What is Search Processing Language (SPL)?

SPL encompasses all the search commands and their functions, arguments, and clauses. Its syntax was originally based on the Unix pipeline and SQL. The scope of SPL includes data searching, filtering, modification, manipulation, insertion, and deletion. - The Splexicon

One of the most important activities we do in Splunk is search. But Searching in Splunk is not just Googling data — it's a powerful way to interact with the data.

What Does it Mean to Search in Splunk?

It's the primary way users interact with data in Splunk.

• Query
• Calculate
• Correlate
• Manipulate
• Organize
• Predict
• Transform
• Visualize
• And more ...

Search and Reporting App

• Default app, comes built-in to Splunk Enterprise or Cloud platform.
• Primary way to search and analyze data in Splunk
  • Search
  • Build reports and visualizations
  • Index data
  • Configure alerts
  • Create dashboards

The Anatomy of a Search

A Splunk search is all about reducing complexity in unstructured or semi structured data so that it provides value to data analysts and users. A basic search pipeline looks like this:

A Basic Search Pipeline View

Step 1: We input a big glob of events. This data can come from forwarders, network inputs, scripted inputs, uploads, anywhere. Then we perform broad searches on it so that we filter out some of the data that we don’t want.

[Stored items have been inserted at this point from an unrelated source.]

**src/rtl/dmem_arbiter.sv**
```systemverilog
// Two-port arbiter in front of a single-port data memory bank: grants one requester,
// sequences SETUP/STROBE/DONE so strobes only fire on a settled address, and returns a one-cycle ack.
module dmem_arbiter #(
  parameter int ADDR_W  = 32,
  parameter int DATA_W  = 32,
  parameter int DEPTH   = 128,
  parameter int MEM_LAT = 1,
  parameter int FAIR    = 1
) (
  input  logic              clk,
  input  logic              rst_n,
  input  logic              p0_req_i,
  input  logic              p0_we_i,
  input  logic [ADDR_W-1:0] p0_addr_i,
  input  logic [DATA_W-1:0] p0_wdata_i,
  output logic              p0_ack_o,
  output logic [DATA_W-1:0] p0_rdata_o,
  output logic              p0_err_o,
  input  logic              p1_req_i,
  input  logic              p1_we_i,
  input  logic [ADDR_W-1:0] p1_addr_i,
  input  logic [DATA_W-1:0] p1_wdata_i,
  output logic              p1_ack_o,
  output logic [DATA_W-1:0] p1_rdata_o,
  output logic              p1_err_o,
  output logic              mem_read_o,
  output logic              mem_write_o,
  output logic [ADDR_W-1:0] mem_addr_o,
  output logic [DATA_W-1:0] mem_wdata_o,
  input  logic [DATA_W-1:0] mem_rdata_i,
  output logic              busy_o
);

  localparam int CNT_W = (MEM_LAT > 1) ? $clog2(MEM_LAT) : 1;
  localparam logic [CNT_W-1:0] CNT_LOAD = CNT_W'(MEM_LAT - 1);
  localparam logic [ADDR_W:0]  DEPTH_X  = (ADDR_W+1)'(DEPTH);

  typedef enum logic [1:0] {IDLE, SETUP, STROBE, DONE} state_e;

  state_e            state_q;
  logic              last_grant_q;
  logic              gnt_q;
  logic              we_q;
  logic [CNT_W-1:0]  cnt_q;
  logic [ADDR_W-1:0] addr_q;
  logic [DATA_W-1:0] wdata_q;
  logic              mem_read_q;
  logic              mem_write_q;
  logic              busy_q;
  logic [1:0]        ack_q;
  logic [1:0]        err_q;
  logic [DATA_W-1:0] rdata_q [2];

  logic              gnt_d;
  logic              we_d;
  logic [ADDR_W-1:0] addr_d;
  logic [DATA_W-1:0] wdata_d;
  logic              in_range;

  // On a tie the fair mode hands the bank to whichever port did not get it last time.
  always_comb begin
    gnt_d = 1'b0;
    if (p0_req_i && p1_req_i) begin
      gnt_d = (FAIR != 0) ? ~last_grant_q : 1'b0;
    end else if (p1_req_i) begin
      gnt_d = 1'b1;
    end
    we_d    = gnt_d ? p1_we_i    : p0_we_i;
    addr_d  = gnt_d ? p1_addr_i  : p0_addr_i;
    wdata_d = gnt_d ? p1_wdata_i : p0_wdata_i;
  end

  assign in_range = ({1'b0, addr_q} < DEPTH_X);

  always_ff @(posedge clk or negedge rst_n) begin
    if (!rst_n) begin
      state_q      <= IDLE;
      last_grant_q <= 1'b1;
      gnt_q        <= 1'b0;
      we_q         <= 1'b0;
      cnt_q        <= '0;
      addr_q       <= '0;
      wdata_q      <= '0;
      mem_read_q   <= 1'b0;
      mem_write_q  <= 1'b0;
      busy_q       <= 1'b0;
      ack_q        <= '0;
      err_q        <= '0;
      rdata_q[0]   <= '0;
      rdata_q[1]   <= '0;
    end else begin
      case (state_q)
        IDLE: begin
          if (p0_req_i || p1_req_i) begin
            state_q <= SETUP;
            gnt_q   <= gnt_d;
            we_q    <= we_d;
            addr_q  <= addr_d;
            wdata_q <= wdata_d;
            busy_q  <= 1'b1;
          end
        end
        SETUP: begin
          if (in_range) begin
            state_q     <= STROBE;
            cnt_q       <= CNT_LOAD;
            mem_read_q  <= ~we_q;
            mem_write_q <= we_q;
          end else begin
            // Out-of-range accesses complete without ever touching the bank.
            state_q        <= DONE;
            ack_q[gnt_q]   <= 1'b1;
            err_q[gnt_q]   <= 1'b1;
            if (!we_q) begin
              rdata_q[gnt_q] <= '0;
            end
          end
        end
        STROBE: begin
          if (cnt_q == '0) begin
            state_q        <= DONE;
            mem_read_q     <= 1'b0;
            mem_write_q    <= 1'b0;
            ack_q[gnt_q]   <= 1'b1;
            err_q[gnt_q]   <= 1'b0;
            if (!we_q) begin
              rdata_q[gnt_q] <= mem_rdata_i;
            end
          end else begin
            cnt_q <= cnt_q - 1'b1;
          end
        end
        DONE: begin
          state_q      <= IDLE;
          ack_q        <= '0;
          busy_q       <= 1'b0;
          last_grant_q <= gnt_q;
        end
        default: state_q <= IDLE;
      endcase
    end
  end

  assign p0_ack_o    = ack_q[0];
  assign p1_ack_o    = ack_q[1];
  assign p0_err_o    = err_q[0];
  assign p1_err_o    = err_q[1];
  assign p0_rdata_o  = rdata_q[0];
  assign p1_rdata_o  = rdata_q[1];
  assign mem_read_o  = mem_read_q;
  assign mem_write_o = mem_write_q;
  assign mem_addr_o  = addr_q;
  assign mem_wdata_o = wdata_q;
  assign busy_o      = busy_q;

endmodule

```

In step two, we have a slightly better data set to work with. Now, we can perform further searches, commands, and transformations until we get the data we want into the format we want.

In step 3, we have the data we want in the format we want, and now we have to decide what to do with it. In this step, we create reports, dashboards, and alerts.

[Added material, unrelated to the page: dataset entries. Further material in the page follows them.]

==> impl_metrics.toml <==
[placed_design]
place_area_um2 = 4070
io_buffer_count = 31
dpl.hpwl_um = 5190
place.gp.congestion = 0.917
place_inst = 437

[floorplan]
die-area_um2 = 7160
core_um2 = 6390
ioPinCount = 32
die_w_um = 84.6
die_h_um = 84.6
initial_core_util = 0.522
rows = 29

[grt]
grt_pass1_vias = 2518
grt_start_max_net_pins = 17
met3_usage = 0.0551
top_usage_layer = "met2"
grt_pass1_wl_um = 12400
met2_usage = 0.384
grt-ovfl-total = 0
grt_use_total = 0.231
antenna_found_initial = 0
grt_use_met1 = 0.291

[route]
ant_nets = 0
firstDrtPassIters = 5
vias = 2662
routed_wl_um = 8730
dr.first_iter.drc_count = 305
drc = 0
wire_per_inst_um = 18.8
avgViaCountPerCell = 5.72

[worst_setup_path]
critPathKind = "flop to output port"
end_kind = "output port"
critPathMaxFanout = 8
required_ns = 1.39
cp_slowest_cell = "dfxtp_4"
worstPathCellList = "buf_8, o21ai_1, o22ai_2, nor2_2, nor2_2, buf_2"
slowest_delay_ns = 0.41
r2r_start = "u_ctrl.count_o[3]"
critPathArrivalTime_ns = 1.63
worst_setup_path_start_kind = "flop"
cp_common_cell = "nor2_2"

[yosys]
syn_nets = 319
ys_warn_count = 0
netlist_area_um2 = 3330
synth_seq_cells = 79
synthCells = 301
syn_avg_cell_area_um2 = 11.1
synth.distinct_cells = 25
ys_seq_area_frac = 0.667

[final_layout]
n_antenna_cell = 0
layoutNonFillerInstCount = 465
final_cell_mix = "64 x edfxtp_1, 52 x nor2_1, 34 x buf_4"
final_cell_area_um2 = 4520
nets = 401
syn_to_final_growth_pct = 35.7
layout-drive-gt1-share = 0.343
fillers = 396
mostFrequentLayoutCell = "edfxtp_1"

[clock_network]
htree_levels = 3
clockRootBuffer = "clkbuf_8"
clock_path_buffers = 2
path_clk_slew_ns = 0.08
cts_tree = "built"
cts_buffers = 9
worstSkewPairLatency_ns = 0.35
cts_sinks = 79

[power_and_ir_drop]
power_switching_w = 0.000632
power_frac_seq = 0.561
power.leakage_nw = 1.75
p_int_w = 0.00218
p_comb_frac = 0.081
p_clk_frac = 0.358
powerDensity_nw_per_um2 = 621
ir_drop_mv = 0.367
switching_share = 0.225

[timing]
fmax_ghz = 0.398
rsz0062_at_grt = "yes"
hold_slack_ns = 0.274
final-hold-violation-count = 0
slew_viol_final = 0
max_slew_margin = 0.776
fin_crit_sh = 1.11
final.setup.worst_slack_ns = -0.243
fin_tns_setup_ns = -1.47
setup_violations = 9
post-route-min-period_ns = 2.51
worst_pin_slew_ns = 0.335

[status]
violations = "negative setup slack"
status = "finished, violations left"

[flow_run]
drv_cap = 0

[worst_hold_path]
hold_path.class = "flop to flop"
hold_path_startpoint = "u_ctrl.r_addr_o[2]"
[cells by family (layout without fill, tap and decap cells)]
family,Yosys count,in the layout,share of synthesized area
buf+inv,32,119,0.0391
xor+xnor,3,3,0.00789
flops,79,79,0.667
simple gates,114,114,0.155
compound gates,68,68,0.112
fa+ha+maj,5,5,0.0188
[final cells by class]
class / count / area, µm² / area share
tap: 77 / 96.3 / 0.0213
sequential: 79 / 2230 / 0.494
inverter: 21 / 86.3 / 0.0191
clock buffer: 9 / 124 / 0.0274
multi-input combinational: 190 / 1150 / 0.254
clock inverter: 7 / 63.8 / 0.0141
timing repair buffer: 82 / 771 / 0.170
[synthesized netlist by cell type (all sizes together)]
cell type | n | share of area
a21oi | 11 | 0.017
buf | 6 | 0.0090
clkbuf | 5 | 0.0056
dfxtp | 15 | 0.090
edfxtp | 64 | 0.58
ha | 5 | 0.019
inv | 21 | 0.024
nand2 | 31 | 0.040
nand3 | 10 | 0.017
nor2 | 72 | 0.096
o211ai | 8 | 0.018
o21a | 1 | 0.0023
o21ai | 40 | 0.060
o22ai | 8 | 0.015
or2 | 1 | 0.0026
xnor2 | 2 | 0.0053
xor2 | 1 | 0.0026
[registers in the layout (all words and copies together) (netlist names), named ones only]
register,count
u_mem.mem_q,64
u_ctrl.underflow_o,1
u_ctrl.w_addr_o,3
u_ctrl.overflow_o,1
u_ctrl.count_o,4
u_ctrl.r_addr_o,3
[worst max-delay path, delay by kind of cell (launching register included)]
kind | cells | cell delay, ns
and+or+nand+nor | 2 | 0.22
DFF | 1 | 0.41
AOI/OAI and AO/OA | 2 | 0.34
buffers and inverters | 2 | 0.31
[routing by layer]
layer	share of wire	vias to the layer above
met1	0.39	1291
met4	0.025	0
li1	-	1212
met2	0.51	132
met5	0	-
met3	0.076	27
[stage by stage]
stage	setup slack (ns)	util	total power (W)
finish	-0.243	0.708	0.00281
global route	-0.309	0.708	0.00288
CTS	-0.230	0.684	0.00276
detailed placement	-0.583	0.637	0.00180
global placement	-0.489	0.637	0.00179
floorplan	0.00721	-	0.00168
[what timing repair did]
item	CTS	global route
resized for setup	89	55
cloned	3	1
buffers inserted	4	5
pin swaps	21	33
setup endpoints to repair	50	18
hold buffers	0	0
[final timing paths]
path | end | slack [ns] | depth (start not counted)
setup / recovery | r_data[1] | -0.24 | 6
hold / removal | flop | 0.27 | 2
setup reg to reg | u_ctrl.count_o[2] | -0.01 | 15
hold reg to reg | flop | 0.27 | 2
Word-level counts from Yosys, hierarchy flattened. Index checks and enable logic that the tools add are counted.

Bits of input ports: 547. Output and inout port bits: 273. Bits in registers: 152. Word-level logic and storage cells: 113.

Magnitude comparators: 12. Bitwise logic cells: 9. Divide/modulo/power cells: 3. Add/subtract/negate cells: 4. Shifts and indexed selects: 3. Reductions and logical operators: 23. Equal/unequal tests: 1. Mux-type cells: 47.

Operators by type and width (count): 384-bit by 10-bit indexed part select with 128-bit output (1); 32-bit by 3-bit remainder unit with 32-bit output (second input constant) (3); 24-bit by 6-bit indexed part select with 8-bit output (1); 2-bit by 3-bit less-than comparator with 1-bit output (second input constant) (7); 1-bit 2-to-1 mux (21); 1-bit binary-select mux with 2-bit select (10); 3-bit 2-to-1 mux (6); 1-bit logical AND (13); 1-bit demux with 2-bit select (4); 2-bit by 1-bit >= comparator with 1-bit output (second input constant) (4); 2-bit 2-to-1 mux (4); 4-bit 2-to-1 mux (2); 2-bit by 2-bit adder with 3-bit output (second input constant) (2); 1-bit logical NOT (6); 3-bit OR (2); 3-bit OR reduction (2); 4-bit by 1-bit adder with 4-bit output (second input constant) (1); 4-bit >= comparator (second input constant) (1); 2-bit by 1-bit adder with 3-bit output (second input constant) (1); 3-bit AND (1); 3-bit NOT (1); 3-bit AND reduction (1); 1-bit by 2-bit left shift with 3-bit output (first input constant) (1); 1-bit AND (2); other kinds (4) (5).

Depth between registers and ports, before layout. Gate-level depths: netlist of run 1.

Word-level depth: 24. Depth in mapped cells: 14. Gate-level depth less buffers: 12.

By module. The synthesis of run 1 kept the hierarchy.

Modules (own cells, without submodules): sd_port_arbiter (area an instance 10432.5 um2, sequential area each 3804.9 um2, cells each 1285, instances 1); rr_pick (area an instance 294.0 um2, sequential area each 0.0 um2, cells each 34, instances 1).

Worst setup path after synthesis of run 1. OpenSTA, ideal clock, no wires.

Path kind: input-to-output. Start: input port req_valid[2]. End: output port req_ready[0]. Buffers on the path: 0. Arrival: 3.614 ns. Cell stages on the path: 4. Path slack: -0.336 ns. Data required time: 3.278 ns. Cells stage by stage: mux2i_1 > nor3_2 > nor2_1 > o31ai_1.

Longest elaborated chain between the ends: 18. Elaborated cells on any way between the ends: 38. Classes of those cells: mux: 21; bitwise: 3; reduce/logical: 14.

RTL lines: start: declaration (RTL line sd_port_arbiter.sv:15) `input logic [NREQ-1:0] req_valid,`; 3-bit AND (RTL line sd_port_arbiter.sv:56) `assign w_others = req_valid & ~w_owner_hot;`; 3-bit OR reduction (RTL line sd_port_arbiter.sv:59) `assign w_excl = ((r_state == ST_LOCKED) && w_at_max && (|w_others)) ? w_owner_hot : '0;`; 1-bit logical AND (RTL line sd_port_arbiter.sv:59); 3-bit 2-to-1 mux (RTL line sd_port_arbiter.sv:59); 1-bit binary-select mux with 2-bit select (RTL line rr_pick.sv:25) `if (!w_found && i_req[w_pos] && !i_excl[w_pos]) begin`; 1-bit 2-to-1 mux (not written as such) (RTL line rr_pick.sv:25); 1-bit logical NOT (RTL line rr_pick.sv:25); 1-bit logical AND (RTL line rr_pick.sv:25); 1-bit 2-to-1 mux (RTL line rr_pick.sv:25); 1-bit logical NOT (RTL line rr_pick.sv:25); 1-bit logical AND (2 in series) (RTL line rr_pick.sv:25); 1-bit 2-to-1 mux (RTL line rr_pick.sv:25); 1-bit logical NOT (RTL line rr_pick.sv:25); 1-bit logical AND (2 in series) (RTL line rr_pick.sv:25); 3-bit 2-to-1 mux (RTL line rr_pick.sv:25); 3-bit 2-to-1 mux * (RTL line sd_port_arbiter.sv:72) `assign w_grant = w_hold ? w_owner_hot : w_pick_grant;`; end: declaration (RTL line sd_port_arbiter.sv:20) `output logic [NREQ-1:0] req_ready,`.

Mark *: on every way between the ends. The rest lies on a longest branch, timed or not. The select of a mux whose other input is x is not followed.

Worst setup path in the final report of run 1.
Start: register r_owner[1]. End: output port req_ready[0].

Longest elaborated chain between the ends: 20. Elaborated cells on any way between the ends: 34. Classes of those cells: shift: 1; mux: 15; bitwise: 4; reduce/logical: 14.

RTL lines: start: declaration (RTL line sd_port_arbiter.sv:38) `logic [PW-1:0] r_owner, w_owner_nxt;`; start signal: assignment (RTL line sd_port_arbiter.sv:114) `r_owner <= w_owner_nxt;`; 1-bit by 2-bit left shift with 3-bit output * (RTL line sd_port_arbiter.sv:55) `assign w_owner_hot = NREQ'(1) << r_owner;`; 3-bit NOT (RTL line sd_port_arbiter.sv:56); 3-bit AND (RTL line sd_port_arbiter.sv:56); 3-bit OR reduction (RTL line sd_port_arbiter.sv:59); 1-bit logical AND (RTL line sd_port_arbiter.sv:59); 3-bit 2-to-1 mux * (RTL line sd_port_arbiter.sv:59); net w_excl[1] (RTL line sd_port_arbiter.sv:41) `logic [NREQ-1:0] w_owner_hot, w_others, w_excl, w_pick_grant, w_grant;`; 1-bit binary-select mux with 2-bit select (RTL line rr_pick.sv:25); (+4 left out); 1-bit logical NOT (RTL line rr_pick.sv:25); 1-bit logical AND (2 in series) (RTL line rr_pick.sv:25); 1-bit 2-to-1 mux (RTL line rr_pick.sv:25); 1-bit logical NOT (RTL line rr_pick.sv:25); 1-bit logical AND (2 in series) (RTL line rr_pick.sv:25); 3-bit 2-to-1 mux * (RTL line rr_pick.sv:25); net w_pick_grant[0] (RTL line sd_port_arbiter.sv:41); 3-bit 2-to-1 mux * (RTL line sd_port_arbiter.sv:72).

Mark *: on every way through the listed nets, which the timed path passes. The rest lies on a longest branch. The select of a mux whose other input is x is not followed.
[src/rtl/simd4_operand_packer.sv]
// Packs four consecutive scalar (a, b) operand pairs into one four-lane bundle for the
// SIMD adder, with early close on in_last and zero-filled unused lanes.
module simd4_operand_packer #(
    parameter int width = 12
) (
    input  logic             clock,
    input  logic             reset,
    input  logic             in_valid,
    output logic             in_ready,
    input  logic [width-1:0] in_a,
    input  logic [width-1:0] in_b,
    input  logic             in_last,
    output logic             out_valid,
    input  logic             out_ready,
    output logic [width-1:0] a0,
    output logic [width-1:0] a1,
    output logic [width-1:0] a2,
    output logic [width-1:0] a3,
    output logic [width-1:0] b0,
    output logic [width-1:0] b1,
    output logic [width-1:0] b2,
    output logic [width-1:0] b3,
    output logic [3:0]       lane_mask
);

    if (width < 1 || width > 12) begin : g_width_check
        $error("simd4_operand_packer: width must be within 1..12");
    end

    typedef enum logic {
        ST_FILL = 1'b0,
        ST_HOLD = 1'b1
    } state_t;

    state_t           state_q,     state_d;
    logic [1:0]       lane_cnt_q,  lane_cnt_d;
    logic [3:0]       mask_q,      mask_d;
    logic [width-1:0] lane_a_q [4];
    logic [width-1:0] lane_a_d [4];
    logic [width-1:0] lane_b_q [4];
    logic [width-1:0] lane_b_d [4];
    logic             ready_en_q;
    logic             accept_s;

    // in_ready stays low while reset is held and rises on the first edge after release
    assign in_ready  = ready_en_q & ((state_q == ST_FILL) | out_ready);
    assign out_valid = (state_q == ST_HOLD);
    assign accept_s  = in_valid & in_ready;

    // Next-state, lane-write and handshake logic
    always_comb begin
        state_d    = state_q;
        lane_cnt_d = lane_cnt_q;
        mask_d     = mask_q;
        lane_a_d   = lane_a_q;
        lane_b_d   = lane_b_q;
        case (state_q)
            ST_FILL: begin
                if (accept_s) begin
                    lane_a_d[lane_cnt_q] = in_a;
                    lane_b_d[lane_cnt_q] = in_b;
                    mask_d[lane_cnt_q]   = 1'b1;
                    if (lane_cnt_q == 2'd3 || in_last) begin
                        state_d    = ST_HOLD;
                        lane_cnt_d = 2'd0;
                    end else begin
                        lane_cnt_d = lane_cnt_q + 2'd1;
                    end
                end else begin
                    state_d = ST_FILL;
                end
            end
            ST_HOLD: begin
                if (out_ready) begin
                    // Bundle leaves; a pair arriving in the same cycle opens the next one in lane 0
                    for (int i = 0; i < 4; i++) begin
                        lane_a_d[i] = {width{1'b0}};
                        lane_b_d[i] = {width{1'b0}};
                    end
                    mask_d     = 4'b0000;
                    state_d    = ST_FILL;
                    lane_cnt_d = 2'd0;
                    if (accept_s) begin
                        lane_a_d[0] = in_a;
                        lane_b_d[0] = in_b;
                        mask_d      = 4'b0001;
                        if (in_last) begin
                            state_d    = ST_HOLD;
                            lane_cnt_d = 2'd0;
                        end else begin
                            lane_cnt_d = 2'd1;
                        end
                    end else begin
                        lane_cnt_d = 2'd0;
                    end
                end else begin
                    state_d = ST_HOLD;
                end
            end
            default: begin
                state_d    = ST_FILL;
                lane_cnt_d = 2'd0;
                mask_d     = 4'b0000;
            end
        endcase
    end

    // State, lane storage and ready-enable registers
    always_ff @(posedge clock or posedge reset) begin
        if (reset) begin
            state_q    <= ST_FILL;
            lane_cnt_q <= 2'd0;
            mask_q     <= 4'b0000;
            ready_en_q <= 1'b0;
            for (int i = 0; i < 4; i++) begin
                lane_a_q[i] <= {width{1'b0}};
                lane_b_q[i] <= {width{1'b0}};
            end
        end else begin
            state_q    <= state_d;
            lane_cnt_q <= lane_cnt_d;
            mask_q     <= mask_d;
            ready_en_q <= 1'b1;
            for (int i = 0; i < 4; i++) begin
                lane_a_q[i] <= lane_a_d[i];
                lane_b_q[i] <= lane_b_d[i];
            end
        end
    end

    assign a0        = lane_a_q[0];
    assign a1        = lane_a_q[1];
    assign a2        = lane_a_q[2];
    assign a3        = lane_a_q[3];
    assign b0        = lane_b_q[0];
    assign b1        = lane_b_q[1];
    assign b2        = lane_b_q[2];
    assign b3        = lane_b_q[3];
    assign lane_mask = mask_q;

endmodule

And in between each step is the Unix pipe |.

A Basic Search Pipeline

The pipe opeators tell Splunk to take the output of the previous commands, do something with it, then output it to the next step.

We continue to do this until we have the data we want in the format we want.

Time

How Splunk handles time is important. Data analytics rely on timestamps in the data. It doesn't make sense to know, for example, how many failed login attempts there were if we don't have a time window in which we are interested.

Timestamps

• Timestamps are converted to UNIX time and stored in the _time field
• Splunk converts the time into human readable format
• Splunk assumes that any data indexed is in the time zone of the Splunk instance

UNIX time is the number of seconds that have elapsed since January 1, 1970, also known as epoch time.

The _time Field

• A default, and essential, field
• Values in the _time field are stored in UNIX time
• In Splunk web, the _time field appears in human-readable format
• Use search commands to manipulate the time format

We can format time in any way we want using Python stripf and stringf time and stringp time (we'll talk about these later).

Splunk process for determining and assigning the timestamps

Splunk is good at dealing with unstructured data. Unstructured data often has timestamps that are not in traditional formats, or sometimes none at all.

How Splunk determines timestamps

1. Looks for the timestamp in the event data

• It looks for a time or date in the event
• If an event has a time and date, but not a year, Splunk software determines the year, as described in the link below - "How Splunk software determines timestamps with no year", and builds the timestamp from that.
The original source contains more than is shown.